He attended one session of the 1754 Albany Congress, at which the idea of colonial union was discussed. During the French and Indian War at least one ship in which he had an interest, the Defiance was commissioned as a privateer. He was chosen to represent the colony at the Stamp Act Congress that met in October 1765 to formulate a united statement by the colonies against the provisions of the Stamp Act, the first attempt by the British Parliament to tax the colonies directly. He sat as a judge on the panel that investigated the Gaspée Affair.

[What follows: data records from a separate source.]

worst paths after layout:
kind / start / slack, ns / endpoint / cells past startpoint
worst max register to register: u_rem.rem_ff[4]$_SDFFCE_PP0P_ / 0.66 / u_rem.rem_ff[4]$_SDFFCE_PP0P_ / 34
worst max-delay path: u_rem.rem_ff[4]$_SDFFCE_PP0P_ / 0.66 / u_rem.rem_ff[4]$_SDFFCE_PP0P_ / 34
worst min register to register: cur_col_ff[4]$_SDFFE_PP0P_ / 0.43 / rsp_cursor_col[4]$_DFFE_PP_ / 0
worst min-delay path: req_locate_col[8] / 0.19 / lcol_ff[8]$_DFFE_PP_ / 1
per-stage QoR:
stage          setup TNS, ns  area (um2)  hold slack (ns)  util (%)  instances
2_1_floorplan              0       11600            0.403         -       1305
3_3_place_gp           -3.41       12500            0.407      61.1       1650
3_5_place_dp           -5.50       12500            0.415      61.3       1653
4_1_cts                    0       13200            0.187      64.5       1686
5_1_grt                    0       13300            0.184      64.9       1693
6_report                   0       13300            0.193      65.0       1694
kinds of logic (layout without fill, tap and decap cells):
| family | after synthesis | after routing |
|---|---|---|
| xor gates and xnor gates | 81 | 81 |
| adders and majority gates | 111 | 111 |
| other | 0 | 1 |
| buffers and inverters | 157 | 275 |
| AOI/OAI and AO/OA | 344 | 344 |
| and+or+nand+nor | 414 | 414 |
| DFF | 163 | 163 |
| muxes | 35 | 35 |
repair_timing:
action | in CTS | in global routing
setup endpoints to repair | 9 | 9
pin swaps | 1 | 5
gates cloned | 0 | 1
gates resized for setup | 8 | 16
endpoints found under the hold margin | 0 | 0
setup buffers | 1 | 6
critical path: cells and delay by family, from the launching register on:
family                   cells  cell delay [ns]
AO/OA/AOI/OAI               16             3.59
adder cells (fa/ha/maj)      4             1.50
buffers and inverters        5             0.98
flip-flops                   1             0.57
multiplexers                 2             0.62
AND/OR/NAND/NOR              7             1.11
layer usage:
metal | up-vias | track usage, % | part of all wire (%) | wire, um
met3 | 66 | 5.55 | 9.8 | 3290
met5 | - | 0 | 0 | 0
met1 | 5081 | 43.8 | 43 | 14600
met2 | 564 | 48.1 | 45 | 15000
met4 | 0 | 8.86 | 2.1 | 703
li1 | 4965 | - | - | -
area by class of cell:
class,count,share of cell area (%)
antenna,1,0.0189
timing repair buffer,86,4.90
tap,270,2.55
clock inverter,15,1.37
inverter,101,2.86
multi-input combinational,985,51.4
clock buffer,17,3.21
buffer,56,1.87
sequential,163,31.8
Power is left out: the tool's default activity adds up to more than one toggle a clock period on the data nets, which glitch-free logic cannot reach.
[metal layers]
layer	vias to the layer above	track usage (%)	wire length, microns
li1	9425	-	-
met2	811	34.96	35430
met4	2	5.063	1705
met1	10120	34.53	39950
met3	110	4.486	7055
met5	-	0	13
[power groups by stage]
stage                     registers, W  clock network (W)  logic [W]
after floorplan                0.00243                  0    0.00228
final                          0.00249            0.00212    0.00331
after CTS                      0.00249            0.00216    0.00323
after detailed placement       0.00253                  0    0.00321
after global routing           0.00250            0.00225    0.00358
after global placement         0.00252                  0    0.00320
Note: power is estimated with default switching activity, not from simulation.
## config.mk

```make
export PLATFORM = sky130hd
export DESIGN_NAME = layer_palette_indexer_unit
export DESIGN_NICKNAME = d
export VERILOG_FILES = /design/src/sv/lpi_pkg.sv /design/src/sv/layer_palette_indexer_unit.sv /design/src/sv/lpi_cell.sv
export SDC_FILE = /design/constraint.sdc
export NUM_CORES = 1
export LEC_CHECK = 0
export BUFFER_PORTS_ARGS = -buffer_cell sky130_fd_sc_hd__buf_2
export CORE_MARGIN = 3
export CORE_UTILIZATION = 50
export CTS_BUF_LIST = sky130_fd_sc_hd__clkbuf_4
export CTS_CLUSTER_DIAMETER = 200
export DETAILED_ROUTE_END_ITERATION = 7
export PLACE_DENSITY = 0.75
export SLEW_MARGIN = 40
export SYNTH_ARGS = -nofsm -noshare
export SYNTH_HDL_FRONTEND = slang
export SYNTH_HIERARCHICAL = 1
export SYNTH_SLANG_ARGS = --single-unit
```

## constraint.sdc

```tcl
create_clock -name clk -period 4.9 [get_ports clk]
set_input_delay 0.49 -clock clk [delete_from_list [all_inputs] [get_ports clk]]
set_output_delay 0.49 -clock clk [all_outputs]
set_load 0.005 [all_outputs]
```

## src/sv/lpi_pkg.sv

```systemverilog
// Package for the layer palette indexer: word types, item kinds, color conversion.
`default_nettype none
package lpi_pkg;

  localparam int LPI_COLORS_PER_LAYER = 16;
  localparam int LPI_LAYER_LIMIT      = 16;

  typedef enum logic [1:0] {
    KIND_PIXEL  = 2'd0,
    KIND_ENTRY  = 2'd1,
    KIND_STATUS = 2'd2
  } item_kind_t;

  typedef enum logic {
    ST_PIXEL,
    ST_DRAIN
  } lpi_state_t;

  typedef struct packed {
    logic [31:0] pixel_value;
    logic        layer_end;
  } lpi_in_t;

  typedef struct packed {
    item_kind_t  item_kind;
    logic [7:0]  palette_index;
    logic [15:0] palette_word;
    logic        color_overflow;
    logic        too_many_layers;
    logic        run_last;
  } lpi_out_t;

  // ARGB8888 -> alpha flag + BGR555
  function automatic logic [15:0] to_bgr555(input logic [31:0] px);
    return {px[31], px[7:3], px[15:11], px[23:19]};
  endfunction

endpackage
`default_nettype wire

```

## src/sv/layer_palette_indexer_unit.sv

```systemverilog
// Top level of the layer palette indexer: slot chain, control and output register.
//
// Input channel (in_valid / in_stall / in_word) carries one ARGB pixel per word plus
// a layer_end flag. Result channel (out_valid / out_stall / out_word) carries pixel
// indices, palette entries and layer status words. cfg_wr_en / cfg_wr_data load the
// transparent key.
// Each pixel gives one result word in the cycle after acceptance; a new pixel can be
// accepted every cycle outside a layer-end drain and while out_stall is low, set by
// the row of parallel slot compares. A pixel with layer_end set is followed by one
// palette entry per used slot (none if the layer overflowed or is past the layer
// limit) and a status word. These drain out of the slot chain at one word per cycle
// while out_stall is low, and in_stall stays high for the whole drain, which
// lasts longer while out_stall is high.
// Reset (rst_n low, synchronous) empties the output register, clears the key,
// slot count, layer number and overflow flag.
// When out_stall is high the output register holds its word and in_stall follows,
// so no word is lost or repeated.
`default_nettype none
module layer_palette_indexer_unit
  import lpi_pkg::*;
#(
  parameter int COLORS_PER_LAYER = LPI_COLORS_PER_LAYER,
  parameter int LAYER_LIMIT      = LPI_LAYER_LIMIT
) (
  input  wire logic        clk,
  input  wire logic        rst_n,
  input  wire logic        cfg_wr_en,
  input  wire logic [31:0] cfg_wr_data,
  input  wire logic        in_valid,
  output logic             in_stall,
  input  wire lpi_in_t     in_word,
  output logic             out_valid,
  input  wire logic        out_stall,
  output lpi_out_t         out_word
);

  localparam int UW = $clog2(COLORS_PER_LAYER + 1);
  localparam int IW = $clog2(COLORS_PER_LAYER);
  localparam int LW = $clog2(LAYER_LIMIT + 1);

  lpi_state_t  state_r, state_nxt;
  logic [31:0] key_r;
  logic [UW-1:0] used_r, used_nxt;
  logic [UW-1:0] cnt_r, cnt_nxt;
  logic [LW-1:0] layer_r, layer_nxt;
  logic        ovf_r, ovf_nxt;
  logic        out_valid_r, out_valid_nxt;
  lpi_out_t    out_r, out_nxt;

  logic [31:0] colors [COLORS_PER_LAYER];
  logic [COLORS_PER_LAYER-1:0] hits;
  logic [IW-1:0] hit_idx;
  logic        wr_en;
  logic        shift_en;
  logic        out_free;
  logic        past;
  logic [7:0]  base;

  for (genvar g = 0; g < COLORS_PER_LAYER; g++) begin : g_cell
    localparam int NXT = (g == COLORS_PER_LAYER - 1) ? g : g + 1;
    lpi_cell u_cell (
      .clk        (clk),
      .cmp_value  (in_word.pixel_value),
      .live       (used_r > UW'(g)),
      .load_en    (wr_en && (used_r == UW'(g))),
      .load_value (in_word.pixel_value),
      .shift_en   (shift_en),
      .shift_in   (colors[NXT]),
      .color      (colors[g]),
      .hit        (hits[g])
    );
  end

  always_comb begin
    hit_idx = '0;
    for (int i = 0; i < COLORS_PER_LAYER; i++) begin
      if (hits[i]) begin
        hit_idx = hit_idx | IW'(i);
      end
    end
  end

  assign past     = layer_r >= LW'(LAYER_LIMIT);
  assign base     = 8'(int'(layer_r) * COLORS_PER_LAYER);
  assign out_free = !out_valid_r || !out_stall;

  always_comb begin
    state_nxt     = state_r;
    used_nxt      = used_r;
    cnt_nxt       = cnt_r;
    layer_nxt     = layer_r;
    ovf_nxt       = ovf_r;
    out_valid_nxt = out_valid_r && out_stall;
    out_nxt       = out_r;
    wr_en         = 1'b0;
    shift_en      = 1'b0;
    in_stall      = 1'b1;
    case (state_r)
      ST_PIXEL: begin
        in_stall = !out_free;
        if (in_valid && out_free) begin
          out_nxt.item_kind     = KIND_PIXEL;
          out_nxt.palette_index = '0;
          out_nxt.palette_word  = '0;
          if (!past && (in_word.pixel_value != key_r)) begin
            if (|hits) begin
              out_nxt.palette_index = 8'(base + 8'(hit_idx));
            end else if (used_r < UW'(COLORS_PER_LAYER)) begin
              wr_en                 = 1'b1;
              out_nxt.palette_index = 8'(base + 8'(used_r));
              used_nxt              = used_r + UW'(1);
            end else begin
              ovf_nxt = 1'b1;
            end
          end
          out_nxt.color_overflow  = ovf_nxt;
          out_nxt.too_many_layers = past;
          out_nxt.run_last        = !in_word.layer_end;
          out_valid_nxt           = 1'b1;
          if (in_word.layer_end) begin
            cnt_nxt   = '0;
            state_nxt = ST_DRAIN;
          end
        end
      end
      ST_DRAIN: begin
        if (out_free) begin
          out_valid_nxt = 1'b1;
          if (!ovf_r && (cnt_r < used_r)) begin
            shift_en                = 1'b1;
            out_nxt.item_kind       = KIND_ENTRY;
            out_nxt.palette_index   = 8'(base + 8'(cnt_r));
            out_nxt.palette_word    = to_bgr555(colors[0]);
            out_nxt.color_overflow  = 1'b0;
            out_nxt.too_many_layers = 1'b0;
            out_nxt.run_last        = 1'b0;
            cnt_nxt                 = cnt_r + UW'(1);
          end else begin
            out_nxt.item_kind       = KIND_STATUS;
            out_nxt.palette_index   = 8'(layer_r);
            out_nxt.palette_word    = '0;
            out_nxt.color_overflow  = ovf_r;
            out_nxt.too_many_layers = past;
            out_nxt.run_last        = 1'b1;
            used_nxt                = '0;
            ovf_nxt                 = 1'b0;
            if (!past) begin
              layer_nxt = layer_r + LW'(1);
            end
            state_nxt = ST_PIXEL;
          end
        end
      end
      default: begin
        state_nxt = ST_PIXEL;
      end
    endcase
  end

  always_ff @(posedge clk) begin
    if (!rst_n) begin
      state_r     <= ST_PIXEL;
      key_r       <= '0;
      used_r      <= '0;
      cnt_r       <= '0;
      layer_r     <= '0;
      ovf_r       <= 1'b0;
      out_valid_r <= 1'b0;
    end else begin
      state_r     <= state_nxt;
      used_r      <= used_nxt;
      cnt_r       <= cnt_nxt;
      layer_r     <= layer_nxt;
      ovf_r       <= ovf_nxt;
      out_valid_r <= out_valid_nxt;
      if (cfg_wr_en) begin
        key_r <= cfg_wr_data;
      end
    end
  end

  always_ff @(posedge clk) begin
    out_r <= out_nxt;
  end

  assign out_valid = out_valid_r;
  assign out_word  = out_r;

endmodule
`default_nettype wire

```

## src/sv/lpi_cell.sv

```systemverilog
// One color slot of the palette chain: holds a color, compares it, shifts to its neighbor.
`default_nettype none
module lpi_cell
  import lpi_pkg::*;
(
  input  wire logic        clk,
  input  wire logic [31:0] cmp_value,
  input  wire logic        live,
  input  wire logic        load_en,
  input  wire logic [31:0] load_value,
  input  wire logic        shift_en,
  input  wire logic [31:0] shift_in,
  output logic      [31:0] color,
  output logic             hit
);

  logic [31:0] color_r;
  logic [31:0] color_nxt;

  always_comb begin
    color_nxt = color_r;
    if (load_en) begin
      color_nxt = load_value;
    end else if (shift_en) begin
      color_nxt = shift_in;
    end
  end

  always_ff @(posedge clk) begin
    color_r <= color_nxt;
  end

  assign color = color_r;
  assign hit   = live && (color_r == cmp_value);

endmodule
`default_nettype wire
```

He served for many years in the colonial assembly, and was its speaker from 1767 to 1776. He served as an associate justice of the Rhode Island Supreme Court from May 1768 to June 1769, and from June 1770 to August 1776, and as chief justice from August 1776 to February 1777. When Rhode Island declared its independence from Great Britain, Bowler was among the signatories. He remained active in state government, serving on its committee of secret correspondence. When the British occupied Newport in December 1776 Bowler was forced from his Portsmouth estate, and fled to Providence. There he operated a dry goods store and later a boarding house. He died in Providence in 1789, and is interred at St. John's Cemetery in Providence.

==Unmasked as informer==
In the late 1920s, when an extensive cataloging of the papers of General Sir Henry Clinton was undertaken, correspondence was found in which Bowler was revealed to be a paid informer for the British at the same time that he was being hailed as an American Patriot. This change of heart was apparently made in an attempt to prevent the plundering of his properties in and around Newport following the British occupation. It is not known whether he gave the British any useful intelligence.